» **Task to complete**: Where does the string "typedef" occur in the records? Copy each line that holds it.

» **Provided records**:

- - - - - - -

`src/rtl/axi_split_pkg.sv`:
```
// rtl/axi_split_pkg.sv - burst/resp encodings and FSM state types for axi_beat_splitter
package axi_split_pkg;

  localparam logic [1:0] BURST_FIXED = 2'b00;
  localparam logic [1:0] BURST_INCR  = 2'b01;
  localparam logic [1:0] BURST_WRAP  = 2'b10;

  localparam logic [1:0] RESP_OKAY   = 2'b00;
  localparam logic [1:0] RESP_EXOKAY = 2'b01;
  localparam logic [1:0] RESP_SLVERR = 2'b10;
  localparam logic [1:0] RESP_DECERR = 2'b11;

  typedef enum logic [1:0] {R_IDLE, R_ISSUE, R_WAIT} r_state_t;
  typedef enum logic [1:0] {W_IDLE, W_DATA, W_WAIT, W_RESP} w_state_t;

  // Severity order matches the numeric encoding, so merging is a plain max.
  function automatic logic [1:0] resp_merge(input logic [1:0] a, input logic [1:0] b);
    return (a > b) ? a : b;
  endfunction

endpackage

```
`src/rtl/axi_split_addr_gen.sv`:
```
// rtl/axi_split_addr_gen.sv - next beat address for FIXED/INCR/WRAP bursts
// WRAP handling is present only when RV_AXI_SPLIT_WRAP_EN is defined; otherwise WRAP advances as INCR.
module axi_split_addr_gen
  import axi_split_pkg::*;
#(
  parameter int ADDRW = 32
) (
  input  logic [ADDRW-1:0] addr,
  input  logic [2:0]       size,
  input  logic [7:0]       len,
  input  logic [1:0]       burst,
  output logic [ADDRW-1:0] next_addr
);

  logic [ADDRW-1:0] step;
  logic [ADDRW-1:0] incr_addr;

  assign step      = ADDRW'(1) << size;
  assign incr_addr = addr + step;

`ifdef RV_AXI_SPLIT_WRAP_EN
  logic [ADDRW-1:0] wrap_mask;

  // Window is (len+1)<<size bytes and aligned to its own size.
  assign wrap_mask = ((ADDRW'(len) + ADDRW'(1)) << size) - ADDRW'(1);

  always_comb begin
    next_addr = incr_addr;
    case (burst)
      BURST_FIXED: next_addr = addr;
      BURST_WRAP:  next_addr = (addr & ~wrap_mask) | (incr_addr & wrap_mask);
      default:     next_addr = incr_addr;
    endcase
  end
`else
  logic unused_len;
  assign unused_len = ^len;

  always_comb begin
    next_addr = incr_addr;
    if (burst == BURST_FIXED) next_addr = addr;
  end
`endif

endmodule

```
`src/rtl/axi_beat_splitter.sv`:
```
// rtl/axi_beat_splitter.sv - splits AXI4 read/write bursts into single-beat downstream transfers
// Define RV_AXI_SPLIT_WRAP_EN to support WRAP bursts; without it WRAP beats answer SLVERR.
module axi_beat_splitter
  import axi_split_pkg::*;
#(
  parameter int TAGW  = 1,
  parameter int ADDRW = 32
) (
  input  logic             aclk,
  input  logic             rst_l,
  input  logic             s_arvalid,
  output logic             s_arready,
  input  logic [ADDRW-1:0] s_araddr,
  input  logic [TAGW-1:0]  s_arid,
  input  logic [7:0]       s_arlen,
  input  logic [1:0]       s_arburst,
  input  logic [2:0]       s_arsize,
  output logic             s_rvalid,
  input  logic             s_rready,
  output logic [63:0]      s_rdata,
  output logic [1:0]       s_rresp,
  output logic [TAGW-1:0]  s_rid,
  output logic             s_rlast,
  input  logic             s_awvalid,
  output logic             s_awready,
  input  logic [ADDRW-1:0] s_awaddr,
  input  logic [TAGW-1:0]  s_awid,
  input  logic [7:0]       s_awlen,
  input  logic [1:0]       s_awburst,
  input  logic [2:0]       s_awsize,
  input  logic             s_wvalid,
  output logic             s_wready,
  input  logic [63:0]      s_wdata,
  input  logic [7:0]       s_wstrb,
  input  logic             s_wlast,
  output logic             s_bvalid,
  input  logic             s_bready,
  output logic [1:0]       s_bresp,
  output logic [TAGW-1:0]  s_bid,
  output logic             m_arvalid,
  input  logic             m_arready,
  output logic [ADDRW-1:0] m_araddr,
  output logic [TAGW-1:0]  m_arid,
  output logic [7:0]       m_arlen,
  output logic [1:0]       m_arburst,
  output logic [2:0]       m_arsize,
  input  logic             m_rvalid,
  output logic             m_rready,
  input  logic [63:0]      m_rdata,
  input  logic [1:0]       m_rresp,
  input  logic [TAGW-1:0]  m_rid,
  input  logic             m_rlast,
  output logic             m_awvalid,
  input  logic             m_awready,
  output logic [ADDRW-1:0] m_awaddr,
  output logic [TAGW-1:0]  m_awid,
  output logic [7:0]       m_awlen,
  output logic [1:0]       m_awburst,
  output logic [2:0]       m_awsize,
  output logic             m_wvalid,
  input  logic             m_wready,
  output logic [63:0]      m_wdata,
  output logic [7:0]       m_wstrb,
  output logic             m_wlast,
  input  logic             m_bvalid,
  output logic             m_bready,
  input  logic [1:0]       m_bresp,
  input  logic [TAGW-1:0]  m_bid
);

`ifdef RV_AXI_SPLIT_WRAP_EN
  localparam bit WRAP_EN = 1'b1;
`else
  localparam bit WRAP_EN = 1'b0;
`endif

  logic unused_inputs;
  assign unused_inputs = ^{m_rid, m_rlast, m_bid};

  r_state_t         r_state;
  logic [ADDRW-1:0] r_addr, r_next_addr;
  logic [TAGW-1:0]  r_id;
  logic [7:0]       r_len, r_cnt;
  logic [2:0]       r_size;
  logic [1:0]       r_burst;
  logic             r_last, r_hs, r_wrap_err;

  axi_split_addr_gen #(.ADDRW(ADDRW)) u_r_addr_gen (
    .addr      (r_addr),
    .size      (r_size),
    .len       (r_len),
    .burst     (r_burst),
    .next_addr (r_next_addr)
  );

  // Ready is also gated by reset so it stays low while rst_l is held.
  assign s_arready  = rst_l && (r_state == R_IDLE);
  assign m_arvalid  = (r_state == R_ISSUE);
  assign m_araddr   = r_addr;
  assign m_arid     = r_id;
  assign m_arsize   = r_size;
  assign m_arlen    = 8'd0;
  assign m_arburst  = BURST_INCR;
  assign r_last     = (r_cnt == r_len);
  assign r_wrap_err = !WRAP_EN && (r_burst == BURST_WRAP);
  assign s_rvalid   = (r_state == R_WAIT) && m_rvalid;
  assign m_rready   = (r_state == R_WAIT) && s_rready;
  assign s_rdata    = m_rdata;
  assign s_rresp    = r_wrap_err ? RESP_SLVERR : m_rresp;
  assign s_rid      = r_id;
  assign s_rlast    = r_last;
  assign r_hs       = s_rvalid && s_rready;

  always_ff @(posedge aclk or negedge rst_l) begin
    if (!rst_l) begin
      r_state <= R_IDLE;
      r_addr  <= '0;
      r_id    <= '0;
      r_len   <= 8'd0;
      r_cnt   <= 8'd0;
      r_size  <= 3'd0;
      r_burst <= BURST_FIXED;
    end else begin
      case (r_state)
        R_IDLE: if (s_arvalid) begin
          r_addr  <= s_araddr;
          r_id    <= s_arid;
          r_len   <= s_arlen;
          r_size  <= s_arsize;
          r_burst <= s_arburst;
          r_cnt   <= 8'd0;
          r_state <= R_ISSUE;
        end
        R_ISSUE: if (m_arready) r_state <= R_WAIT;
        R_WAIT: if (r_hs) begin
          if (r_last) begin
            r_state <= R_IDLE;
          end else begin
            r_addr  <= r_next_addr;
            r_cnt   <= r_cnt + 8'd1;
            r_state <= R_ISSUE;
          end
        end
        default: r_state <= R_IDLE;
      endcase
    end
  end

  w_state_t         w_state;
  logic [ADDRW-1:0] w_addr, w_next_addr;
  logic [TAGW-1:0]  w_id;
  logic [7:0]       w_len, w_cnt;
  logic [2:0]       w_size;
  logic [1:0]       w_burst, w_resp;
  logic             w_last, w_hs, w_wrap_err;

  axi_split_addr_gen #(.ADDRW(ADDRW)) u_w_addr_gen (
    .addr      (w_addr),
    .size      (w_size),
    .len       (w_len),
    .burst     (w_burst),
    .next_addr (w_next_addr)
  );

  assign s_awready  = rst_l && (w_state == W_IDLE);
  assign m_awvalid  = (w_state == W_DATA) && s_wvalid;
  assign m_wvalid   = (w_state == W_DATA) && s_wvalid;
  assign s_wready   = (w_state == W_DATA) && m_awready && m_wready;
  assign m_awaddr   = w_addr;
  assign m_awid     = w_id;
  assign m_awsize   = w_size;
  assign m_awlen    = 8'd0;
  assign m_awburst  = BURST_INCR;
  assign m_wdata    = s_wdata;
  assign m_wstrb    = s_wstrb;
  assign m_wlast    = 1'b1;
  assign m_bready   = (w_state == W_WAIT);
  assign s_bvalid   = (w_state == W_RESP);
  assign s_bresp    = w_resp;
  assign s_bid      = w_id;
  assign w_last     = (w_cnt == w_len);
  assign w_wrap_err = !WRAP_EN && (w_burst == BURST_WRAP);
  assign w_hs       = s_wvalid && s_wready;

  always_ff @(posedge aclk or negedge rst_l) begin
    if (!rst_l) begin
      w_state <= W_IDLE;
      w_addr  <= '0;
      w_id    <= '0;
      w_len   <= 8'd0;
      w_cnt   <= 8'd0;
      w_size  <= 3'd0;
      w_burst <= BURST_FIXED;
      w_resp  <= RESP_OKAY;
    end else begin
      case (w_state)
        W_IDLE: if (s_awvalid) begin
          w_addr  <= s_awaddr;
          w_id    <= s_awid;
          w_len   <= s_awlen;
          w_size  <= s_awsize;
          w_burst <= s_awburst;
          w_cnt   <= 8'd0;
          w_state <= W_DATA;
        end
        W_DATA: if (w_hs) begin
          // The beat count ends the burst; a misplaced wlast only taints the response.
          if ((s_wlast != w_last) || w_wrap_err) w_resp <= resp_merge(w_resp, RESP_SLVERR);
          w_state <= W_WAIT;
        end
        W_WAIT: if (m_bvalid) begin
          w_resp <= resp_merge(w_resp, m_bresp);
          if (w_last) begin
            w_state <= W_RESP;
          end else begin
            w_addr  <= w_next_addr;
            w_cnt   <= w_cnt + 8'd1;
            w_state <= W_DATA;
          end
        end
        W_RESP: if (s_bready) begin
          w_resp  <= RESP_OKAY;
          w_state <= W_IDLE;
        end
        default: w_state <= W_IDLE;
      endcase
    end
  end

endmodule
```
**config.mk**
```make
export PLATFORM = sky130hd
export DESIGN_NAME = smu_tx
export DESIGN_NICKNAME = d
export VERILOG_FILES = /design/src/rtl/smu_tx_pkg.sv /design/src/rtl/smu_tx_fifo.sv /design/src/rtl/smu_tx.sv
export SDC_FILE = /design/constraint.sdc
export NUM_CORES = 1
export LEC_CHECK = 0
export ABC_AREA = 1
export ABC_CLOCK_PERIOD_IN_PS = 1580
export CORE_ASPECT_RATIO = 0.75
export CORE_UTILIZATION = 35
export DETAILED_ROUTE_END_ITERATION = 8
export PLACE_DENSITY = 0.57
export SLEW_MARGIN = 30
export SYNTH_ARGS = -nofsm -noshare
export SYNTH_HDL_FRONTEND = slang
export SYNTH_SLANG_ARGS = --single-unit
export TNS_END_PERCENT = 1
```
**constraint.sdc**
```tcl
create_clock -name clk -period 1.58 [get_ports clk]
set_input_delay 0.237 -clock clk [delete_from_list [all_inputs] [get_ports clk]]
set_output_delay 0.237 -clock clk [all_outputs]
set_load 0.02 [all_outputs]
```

- - - - - - -

» **Answer for this exercise**:
  typedef enum logic [1:0] {R_IDLE, R_ISSUE, R_WAIT} r_state_t;
  typedef enum logic [1:0] {W_IDLE, W_DATA, W_WAIT, W_RESP} w_state_t;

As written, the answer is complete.